◆ WORK ORDER ◆
Scan the records for the string "frequency". State how many lines contain it and add nothing.

◆ SOURCE DATA ◆
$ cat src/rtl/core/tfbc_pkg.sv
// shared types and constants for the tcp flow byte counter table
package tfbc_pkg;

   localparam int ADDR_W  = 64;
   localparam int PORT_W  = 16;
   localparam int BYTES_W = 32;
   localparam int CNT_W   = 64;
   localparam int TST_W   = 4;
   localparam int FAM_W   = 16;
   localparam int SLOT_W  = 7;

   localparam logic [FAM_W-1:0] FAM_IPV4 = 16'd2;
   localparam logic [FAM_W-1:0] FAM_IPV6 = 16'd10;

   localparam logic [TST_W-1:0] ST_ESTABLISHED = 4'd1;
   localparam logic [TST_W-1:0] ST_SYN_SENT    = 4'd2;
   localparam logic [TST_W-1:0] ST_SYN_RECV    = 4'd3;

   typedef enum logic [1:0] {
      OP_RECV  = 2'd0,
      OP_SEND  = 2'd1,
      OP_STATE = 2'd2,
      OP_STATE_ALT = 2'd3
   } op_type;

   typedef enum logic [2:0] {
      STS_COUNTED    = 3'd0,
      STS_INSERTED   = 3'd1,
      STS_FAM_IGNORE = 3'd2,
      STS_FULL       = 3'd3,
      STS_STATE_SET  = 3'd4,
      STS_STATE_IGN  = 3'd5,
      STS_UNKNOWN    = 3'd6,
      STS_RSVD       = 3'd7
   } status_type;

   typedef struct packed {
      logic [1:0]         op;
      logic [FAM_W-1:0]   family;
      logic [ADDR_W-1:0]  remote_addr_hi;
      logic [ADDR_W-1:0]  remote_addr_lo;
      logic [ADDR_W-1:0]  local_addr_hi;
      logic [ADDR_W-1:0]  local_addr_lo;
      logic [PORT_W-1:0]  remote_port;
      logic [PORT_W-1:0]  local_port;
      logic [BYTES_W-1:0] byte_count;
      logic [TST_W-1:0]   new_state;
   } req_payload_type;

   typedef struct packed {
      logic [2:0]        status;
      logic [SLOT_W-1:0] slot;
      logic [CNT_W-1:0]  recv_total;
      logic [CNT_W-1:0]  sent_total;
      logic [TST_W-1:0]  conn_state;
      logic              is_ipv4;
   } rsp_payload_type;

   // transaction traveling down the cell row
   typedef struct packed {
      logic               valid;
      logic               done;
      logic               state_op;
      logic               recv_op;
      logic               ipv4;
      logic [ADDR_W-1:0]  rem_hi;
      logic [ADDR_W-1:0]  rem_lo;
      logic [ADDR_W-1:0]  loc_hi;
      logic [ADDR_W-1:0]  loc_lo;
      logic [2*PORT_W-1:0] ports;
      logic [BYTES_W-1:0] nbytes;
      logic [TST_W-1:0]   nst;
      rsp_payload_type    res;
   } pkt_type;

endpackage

* * *

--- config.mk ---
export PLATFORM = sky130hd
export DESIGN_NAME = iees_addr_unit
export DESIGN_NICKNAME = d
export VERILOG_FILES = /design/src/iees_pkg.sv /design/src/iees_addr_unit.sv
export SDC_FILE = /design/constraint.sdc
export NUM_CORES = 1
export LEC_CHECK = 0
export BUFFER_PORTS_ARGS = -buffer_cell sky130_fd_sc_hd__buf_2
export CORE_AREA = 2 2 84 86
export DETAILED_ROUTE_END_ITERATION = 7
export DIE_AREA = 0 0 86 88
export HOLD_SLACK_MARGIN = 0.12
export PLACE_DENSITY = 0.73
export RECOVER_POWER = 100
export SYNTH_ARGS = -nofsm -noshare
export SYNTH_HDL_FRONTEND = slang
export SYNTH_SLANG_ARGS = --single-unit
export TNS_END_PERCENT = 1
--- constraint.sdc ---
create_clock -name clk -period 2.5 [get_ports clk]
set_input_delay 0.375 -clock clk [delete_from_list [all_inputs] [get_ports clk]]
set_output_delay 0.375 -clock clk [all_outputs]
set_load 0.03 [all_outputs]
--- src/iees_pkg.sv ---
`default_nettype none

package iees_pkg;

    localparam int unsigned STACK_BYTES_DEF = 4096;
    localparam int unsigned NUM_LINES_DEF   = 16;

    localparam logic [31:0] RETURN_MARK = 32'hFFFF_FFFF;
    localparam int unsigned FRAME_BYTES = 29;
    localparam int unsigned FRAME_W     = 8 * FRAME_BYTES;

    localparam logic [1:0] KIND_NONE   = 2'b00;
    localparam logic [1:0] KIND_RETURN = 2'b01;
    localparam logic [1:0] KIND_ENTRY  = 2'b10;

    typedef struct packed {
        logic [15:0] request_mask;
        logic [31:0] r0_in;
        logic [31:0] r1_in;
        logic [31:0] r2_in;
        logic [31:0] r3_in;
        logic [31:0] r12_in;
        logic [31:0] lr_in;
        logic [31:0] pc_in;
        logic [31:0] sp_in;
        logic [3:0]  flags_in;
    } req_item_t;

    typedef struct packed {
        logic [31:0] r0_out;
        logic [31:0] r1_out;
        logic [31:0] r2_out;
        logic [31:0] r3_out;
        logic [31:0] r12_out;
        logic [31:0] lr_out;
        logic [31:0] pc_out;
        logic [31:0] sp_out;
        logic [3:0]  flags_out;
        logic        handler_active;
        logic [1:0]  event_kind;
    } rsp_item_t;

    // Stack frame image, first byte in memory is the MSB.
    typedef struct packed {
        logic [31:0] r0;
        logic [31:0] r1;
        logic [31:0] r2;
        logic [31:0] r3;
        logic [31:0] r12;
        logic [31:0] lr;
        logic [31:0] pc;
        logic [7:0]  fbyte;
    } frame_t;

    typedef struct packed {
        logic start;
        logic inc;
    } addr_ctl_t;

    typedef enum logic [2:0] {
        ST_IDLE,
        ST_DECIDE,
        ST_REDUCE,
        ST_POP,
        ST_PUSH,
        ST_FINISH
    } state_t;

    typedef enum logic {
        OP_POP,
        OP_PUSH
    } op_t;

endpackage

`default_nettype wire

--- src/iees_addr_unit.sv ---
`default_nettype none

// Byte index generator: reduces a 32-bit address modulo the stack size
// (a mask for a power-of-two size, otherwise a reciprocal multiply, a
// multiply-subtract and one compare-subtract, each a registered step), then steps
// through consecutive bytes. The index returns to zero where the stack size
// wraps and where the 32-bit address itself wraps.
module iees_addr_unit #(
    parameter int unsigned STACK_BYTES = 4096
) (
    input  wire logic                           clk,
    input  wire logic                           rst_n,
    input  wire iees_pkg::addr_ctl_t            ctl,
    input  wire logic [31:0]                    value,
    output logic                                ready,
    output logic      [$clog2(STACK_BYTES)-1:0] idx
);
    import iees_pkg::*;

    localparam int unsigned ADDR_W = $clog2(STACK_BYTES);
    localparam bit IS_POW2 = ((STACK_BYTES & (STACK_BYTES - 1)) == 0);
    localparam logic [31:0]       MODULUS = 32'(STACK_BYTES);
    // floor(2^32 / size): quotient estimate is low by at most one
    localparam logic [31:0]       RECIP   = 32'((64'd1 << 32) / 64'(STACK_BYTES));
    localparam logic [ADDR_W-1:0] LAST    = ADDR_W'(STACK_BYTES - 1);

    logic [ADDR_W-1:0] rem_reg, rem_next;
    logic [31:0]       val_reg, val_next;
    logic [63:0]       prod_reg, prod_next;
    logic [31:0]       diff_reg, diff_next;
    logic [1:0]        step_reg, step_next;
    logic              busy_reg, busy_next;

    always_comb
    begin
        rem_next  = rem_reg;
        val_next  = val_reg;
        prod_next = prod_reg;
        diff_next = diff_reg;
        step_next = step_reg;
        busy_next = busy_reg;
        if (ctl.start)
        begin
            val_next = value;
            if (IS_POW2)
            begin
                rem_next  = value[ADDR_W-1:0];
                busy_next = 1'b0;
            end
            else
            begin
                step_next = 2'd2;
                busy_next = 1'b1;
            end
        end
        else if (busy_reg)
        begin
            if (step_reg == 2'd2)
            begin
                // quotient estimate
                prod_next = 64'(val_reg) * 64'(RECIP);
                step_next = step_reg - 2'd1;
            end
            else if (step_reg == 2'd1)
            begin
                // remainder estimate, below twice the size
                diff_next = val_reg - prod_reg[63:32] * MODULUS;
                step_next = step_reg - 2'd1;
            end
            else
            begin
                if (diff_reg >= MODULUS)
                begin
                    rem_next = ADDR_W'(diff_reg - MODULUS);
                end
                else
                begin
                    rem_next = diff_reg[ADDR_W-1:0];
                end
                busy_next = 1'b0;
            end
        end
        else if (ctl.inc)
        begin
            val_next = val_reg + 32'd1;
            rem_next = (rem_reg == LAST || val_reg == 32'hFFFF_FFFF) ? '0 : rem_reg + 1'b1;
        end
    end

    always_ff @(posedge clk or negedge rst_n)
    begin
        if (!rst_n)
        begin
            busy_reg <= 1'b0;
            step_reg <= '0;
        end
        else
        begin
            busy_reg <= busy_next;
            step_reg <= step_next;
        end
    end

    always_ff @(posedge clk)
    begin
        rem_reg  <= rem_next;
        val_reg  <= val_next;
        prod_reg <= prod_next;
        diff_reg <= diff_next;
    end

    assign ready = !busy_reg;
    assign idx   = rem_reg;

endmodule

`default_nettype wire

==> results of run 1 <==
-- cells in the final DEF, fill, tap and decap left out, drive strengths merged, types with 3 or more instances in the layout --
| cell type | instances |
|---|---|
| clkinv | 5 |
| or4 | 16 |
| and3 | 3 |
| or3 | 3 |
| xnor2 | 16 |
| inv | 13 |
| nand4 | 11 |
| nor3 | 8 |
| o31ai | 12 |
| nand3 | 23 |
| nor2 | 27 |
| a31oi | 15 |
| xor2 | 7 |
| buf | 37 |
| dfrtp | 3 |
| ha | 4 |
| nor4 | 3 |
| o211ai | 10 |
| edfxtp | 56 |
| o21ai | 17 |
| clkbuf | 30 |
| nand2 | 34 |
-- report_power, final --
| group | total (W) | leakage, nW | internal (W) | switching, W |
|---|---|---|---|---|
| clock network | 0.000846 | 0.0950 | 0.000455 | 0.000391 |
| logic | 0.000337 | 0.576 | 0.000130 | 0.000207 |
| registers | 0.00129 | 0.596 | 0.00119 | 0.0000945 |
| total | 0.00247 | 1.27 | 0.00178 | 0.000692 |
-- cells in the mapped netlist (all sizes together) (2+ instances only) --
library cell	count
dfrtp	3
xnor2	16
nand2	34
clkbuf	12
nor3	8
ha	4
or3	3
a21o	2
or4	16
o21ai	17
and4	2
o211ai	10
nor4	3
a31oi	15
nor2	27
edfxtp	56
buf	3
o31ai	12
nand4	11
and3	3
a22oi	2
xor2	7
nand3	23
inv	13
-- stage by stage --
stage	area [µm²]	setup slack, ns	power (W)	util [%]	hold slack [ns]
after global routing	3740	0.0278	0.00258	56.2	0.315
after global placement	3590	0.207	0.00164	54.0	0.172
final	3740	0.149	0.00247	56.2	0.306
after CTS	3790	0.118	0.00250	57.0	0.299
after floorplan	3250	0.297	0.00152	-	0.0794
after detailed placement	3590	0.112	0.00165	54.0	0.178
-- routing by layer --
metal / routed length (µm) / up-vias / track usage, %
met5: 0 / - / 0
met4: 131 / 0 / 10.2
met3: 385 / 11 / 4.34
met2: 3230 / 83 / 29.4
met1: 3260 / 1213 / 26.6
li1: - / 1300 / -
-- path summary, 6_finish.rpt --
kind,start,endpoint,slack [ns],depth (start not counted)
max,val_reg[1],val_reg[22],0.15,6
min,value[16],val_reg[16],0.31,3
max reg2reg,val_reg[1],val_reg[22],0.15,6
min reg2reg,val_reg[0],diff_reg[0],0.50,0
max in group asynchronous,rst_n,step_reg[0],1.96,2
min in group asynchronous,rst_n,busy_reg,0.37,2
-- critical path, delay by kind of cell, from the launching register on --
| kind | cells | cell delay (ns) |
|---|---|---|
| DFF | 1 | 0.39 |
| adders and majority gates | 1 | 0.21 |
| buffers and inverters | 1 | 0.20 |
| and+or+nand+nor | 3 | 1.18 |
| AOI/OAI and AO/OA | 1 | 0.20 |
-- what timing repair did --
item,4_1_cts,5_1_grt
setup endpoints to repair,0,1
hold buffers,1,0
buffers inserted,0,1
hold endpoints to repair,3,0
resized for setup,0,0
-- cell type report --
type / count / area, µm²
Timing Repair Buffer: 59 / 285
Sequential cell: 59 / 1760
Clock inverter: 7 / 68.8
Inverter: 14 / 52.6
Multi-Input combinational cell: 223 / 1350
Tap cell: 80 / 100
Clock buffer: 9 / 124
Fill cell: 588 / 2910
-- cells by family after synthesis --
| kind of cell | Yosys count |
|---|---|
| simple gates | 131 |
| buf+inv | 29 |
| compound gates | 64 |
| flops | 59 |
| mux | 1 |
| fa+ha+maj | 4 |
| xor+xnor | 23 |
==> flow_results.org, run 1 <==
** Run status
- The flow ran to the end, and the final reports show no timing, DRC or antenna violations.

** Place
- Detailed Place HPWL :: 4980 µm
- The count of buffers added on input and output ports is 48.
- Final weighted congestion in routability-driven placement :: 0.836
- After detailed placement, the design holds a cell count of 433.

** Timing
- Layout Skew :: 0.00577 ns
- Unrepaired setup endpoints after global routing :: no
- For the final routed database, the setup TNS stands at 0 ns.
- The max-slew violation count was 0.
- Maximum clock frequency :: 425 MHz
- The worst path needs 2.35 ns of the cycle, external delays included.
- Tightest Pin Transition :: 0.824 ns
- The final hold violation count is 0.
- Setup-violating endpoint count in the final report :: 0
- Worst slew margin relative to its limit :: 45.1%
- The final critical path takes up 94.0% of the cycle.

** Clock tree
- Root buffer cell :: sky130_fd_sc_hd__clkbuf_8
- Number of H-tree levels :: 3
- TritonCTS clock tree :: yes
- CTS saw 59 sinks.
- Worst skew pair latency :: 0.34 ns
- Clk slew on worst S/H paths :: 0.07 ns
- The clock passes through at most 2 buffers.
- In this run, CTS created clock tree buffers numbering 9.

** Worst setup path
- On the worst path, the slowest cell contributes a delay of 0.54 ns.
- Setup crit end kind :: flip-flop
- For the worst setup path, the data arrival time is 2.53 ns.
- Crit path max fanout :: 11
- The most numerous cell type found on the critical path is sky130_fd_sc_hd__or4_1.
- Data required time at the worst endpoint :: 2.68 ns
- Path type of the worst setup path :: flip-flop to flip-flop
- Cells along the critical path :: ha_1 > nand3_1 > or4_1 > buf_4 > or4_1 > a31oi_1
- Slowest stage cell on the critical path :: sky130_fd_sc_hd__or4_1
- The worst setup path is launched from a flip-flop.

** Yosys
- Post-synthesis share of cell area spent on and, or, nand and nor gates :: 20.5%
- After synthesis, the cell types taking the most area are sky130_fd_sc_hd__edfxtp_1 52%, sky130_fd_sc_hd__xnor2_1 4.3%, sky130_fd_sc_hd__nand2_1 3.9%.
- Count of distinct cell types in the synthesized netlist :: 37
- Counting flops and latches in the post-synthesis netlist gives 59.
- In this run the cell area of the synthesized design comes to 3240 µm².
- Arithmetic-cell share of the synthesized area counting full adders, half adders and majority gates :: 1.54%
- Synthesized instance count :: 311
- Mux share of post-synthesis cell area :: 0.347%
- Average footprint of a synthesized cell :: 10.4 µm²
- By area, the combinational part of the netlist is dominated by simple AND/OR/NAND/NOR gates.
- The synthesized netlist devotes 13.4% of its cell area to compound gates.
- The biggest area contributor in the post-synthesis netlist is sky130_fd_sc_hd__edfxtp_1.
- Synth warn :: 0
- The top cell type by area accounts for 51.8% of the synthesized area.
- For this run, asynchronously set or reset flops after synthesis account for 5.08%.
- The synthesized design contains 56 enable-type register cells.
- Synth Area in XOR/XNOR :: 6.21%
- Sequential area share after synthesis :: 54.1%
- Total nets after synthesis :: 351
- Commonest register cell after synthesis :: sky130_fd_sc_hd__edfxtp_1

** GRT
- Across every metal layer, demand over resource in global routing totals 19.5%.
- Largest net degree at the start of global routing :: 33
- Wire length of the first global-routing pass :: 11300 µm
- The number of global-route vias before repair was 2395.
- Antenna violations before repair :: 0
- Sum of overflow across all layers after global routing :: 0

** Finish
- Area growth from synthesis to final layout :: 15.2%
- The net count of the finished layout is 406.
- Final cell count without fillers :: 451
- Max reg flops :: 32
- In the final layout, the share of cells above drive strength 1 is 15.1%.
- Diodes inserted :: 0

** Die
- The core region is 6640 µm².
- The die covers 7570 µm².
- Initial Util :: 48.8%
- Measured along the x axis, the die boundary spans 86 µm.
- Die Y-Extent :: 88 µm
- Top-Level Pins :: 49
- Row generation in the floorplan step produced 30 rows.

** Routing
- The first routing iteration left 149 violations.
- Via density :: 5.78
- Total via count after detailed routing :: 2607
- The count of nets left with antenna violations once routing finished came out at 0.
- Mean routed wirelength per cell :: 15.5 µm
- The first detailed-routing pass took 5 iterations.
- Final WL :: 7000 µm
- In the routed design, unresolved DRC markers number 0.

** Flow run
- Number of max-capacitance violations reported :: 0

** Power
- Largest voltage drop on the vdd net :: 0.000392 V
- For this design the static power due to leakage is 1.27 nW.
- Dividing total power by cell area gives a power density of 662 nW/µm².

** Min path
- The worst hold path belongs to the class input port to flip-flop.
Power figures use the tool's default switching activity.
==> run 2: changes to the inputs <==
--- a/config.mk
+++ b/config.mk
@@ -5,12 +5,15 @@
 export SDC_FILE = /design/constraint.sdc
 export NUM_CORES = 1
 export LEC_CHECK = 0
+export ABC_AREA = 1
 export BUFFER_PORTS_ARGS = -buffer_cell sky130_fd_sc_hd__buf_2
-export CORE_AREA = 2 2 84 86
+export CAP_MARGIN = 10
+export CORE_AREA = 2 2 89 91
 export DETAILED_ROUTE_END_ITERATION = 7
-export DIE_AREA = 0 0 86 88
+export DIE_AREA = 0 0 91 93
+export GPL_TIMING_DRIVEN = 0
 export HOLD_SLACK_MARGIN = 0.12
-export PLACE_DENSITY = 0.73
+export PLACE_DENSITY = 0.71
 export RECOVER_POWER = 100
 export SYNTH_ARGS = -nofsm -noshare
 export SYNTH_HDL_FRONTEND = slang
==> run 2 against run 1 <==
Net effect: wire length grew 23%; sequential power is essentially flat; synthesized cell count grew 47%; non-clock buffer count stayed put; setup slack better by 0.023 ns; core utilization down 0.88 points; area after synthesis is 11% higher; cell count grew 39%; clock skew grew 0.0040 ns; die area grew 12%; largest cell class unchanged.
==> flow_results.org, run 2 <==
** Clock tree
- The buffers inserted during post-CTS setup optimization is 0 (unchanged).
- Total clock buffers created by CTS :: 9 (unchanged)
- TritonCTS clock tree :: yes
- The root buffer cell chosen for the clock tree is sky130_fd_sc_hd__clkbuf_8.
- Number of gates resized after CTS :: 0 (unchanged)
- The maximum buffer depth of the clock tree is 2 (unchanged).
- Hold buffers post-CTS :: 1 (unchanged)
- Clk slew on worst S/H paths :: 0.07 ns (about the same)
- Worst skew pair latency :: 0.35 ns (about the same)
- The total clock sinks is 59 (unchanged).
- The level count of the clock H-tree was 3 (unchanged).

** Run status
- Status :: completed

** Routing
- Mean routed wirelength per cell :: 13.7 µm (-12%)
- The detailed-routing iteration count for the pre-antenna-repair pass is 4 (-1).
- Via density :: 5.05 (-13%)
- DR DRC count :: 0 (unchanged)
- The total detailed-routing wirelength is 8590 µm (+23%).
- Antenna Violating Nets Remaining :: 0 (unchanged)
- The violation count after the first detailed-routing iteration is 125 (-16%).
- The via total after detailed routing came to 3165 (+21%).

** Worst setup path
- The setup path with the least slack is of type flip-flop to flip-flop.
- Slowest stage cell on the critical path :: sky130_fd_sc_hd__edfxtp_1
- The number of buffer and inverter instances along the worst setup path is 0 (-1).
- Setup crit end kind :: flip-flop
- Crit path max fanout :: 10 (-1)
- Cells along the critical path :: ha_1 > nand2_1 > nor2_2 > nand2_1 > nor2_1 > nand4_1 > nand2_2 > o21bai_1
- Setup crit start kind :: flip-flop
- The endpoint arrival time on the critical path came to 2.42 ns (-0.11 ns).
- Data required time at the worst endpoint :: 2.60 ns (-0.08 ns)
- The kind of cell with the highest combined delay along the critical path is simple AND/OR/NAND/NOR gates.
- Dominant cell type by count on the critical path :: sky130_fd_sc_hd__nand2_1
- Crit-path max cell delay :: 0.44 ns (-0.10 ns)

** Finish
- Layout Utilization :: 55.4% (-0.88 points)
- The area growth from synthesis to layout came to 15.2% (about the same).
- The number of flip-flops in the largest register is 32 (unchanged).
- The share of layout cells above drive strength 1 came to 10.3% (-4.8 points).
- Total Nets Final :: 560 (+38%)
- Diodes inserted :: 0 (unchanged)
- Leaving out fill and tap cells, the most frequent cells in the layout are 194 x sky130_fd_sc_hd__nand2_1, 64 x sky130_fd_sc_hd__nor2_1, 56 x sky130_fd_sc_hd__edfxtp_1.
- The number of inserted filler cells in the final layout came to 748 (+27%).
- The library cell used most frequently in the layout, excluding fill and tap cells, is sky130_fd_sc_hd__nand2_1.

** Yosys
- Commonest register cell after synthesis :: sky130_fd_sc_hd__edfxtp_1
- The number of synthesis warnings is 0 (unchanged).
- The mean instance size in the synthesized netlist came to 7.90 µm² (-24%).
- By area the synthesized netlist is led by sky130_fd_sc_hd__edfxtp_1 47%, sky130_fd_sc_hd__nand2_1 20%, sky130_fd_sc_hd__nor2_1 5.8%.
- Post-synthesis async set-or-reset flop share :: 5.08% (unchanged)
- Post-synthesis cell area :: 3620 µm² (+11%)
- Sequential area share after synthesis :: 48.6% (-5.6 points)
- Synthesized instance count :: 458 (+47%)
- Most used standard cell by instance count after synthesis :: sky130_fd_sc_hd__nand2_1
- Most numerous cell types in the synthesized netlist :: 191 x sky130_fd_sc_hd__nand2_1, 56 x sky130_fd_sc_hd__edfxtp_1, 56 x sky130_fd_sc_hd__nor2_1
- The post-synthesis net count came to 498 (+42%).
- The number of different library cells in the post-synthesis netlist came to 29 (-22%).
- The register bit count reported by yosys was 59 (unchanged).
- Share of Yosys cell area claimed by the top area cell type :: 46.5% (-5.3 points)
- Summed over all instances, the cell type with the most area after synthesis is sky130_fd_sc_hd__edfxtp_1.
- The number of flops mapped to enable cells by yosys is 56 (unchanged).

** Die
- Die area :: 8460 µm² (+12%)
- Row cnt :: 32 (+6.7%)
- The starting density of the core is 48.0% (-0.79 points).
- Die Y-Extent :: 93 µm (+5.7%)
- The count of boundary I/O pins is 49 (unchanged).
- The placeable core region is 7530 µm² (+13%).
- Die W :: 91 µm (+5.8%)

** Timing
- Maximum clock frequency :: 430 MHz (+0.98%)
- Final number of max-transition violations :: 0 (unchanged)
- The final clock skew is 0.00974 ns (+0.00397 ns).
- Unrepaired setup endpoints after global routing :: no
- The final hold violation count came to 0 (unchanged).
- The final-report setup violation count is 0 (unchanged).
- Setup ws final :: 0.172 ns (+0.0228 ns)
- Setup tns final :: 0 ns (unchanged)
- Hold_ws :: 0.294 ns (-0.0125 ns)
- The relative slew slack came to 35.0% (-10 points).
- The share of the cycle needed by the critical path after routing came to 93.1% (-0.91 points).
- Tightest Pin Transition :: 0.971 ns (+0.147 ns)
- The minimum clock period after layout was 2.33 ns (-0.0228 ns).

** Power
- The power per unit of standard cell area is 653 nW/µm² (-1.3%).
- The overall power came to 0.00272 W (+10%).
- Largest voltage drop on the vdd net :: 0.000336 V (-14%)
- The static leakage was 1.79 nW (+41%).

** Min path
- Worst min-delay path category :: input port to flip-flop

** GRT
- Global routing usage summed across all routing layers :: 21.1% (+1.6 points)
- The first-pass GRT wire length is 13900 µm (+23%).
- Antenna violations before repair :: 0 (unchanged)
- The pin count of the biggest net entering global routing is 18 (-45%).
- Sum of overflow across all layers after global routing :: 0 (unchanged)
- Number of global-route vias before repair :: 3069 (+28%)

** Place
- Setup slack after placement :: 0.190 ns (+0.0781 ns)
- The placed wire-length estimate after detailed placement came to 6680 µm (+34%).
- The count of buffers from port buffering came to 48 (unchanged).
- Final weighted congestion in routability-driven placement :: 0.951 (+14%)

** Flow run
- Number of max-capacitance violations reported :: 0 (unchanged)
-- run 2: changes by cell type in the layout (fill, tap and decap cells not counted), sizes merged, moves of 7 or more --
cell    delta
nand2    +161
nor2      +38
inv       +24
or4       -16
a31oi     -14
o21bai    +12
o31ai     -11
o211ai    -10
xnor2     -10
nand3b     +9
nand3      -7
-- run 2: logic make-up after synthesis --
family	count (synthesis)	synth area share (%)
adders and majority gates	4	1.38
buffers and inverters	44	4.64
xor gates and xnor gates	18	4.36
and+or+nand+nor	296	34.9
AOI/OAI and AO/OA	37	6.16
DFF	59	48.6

◆ ANSWER TO THIS TASK ◆
2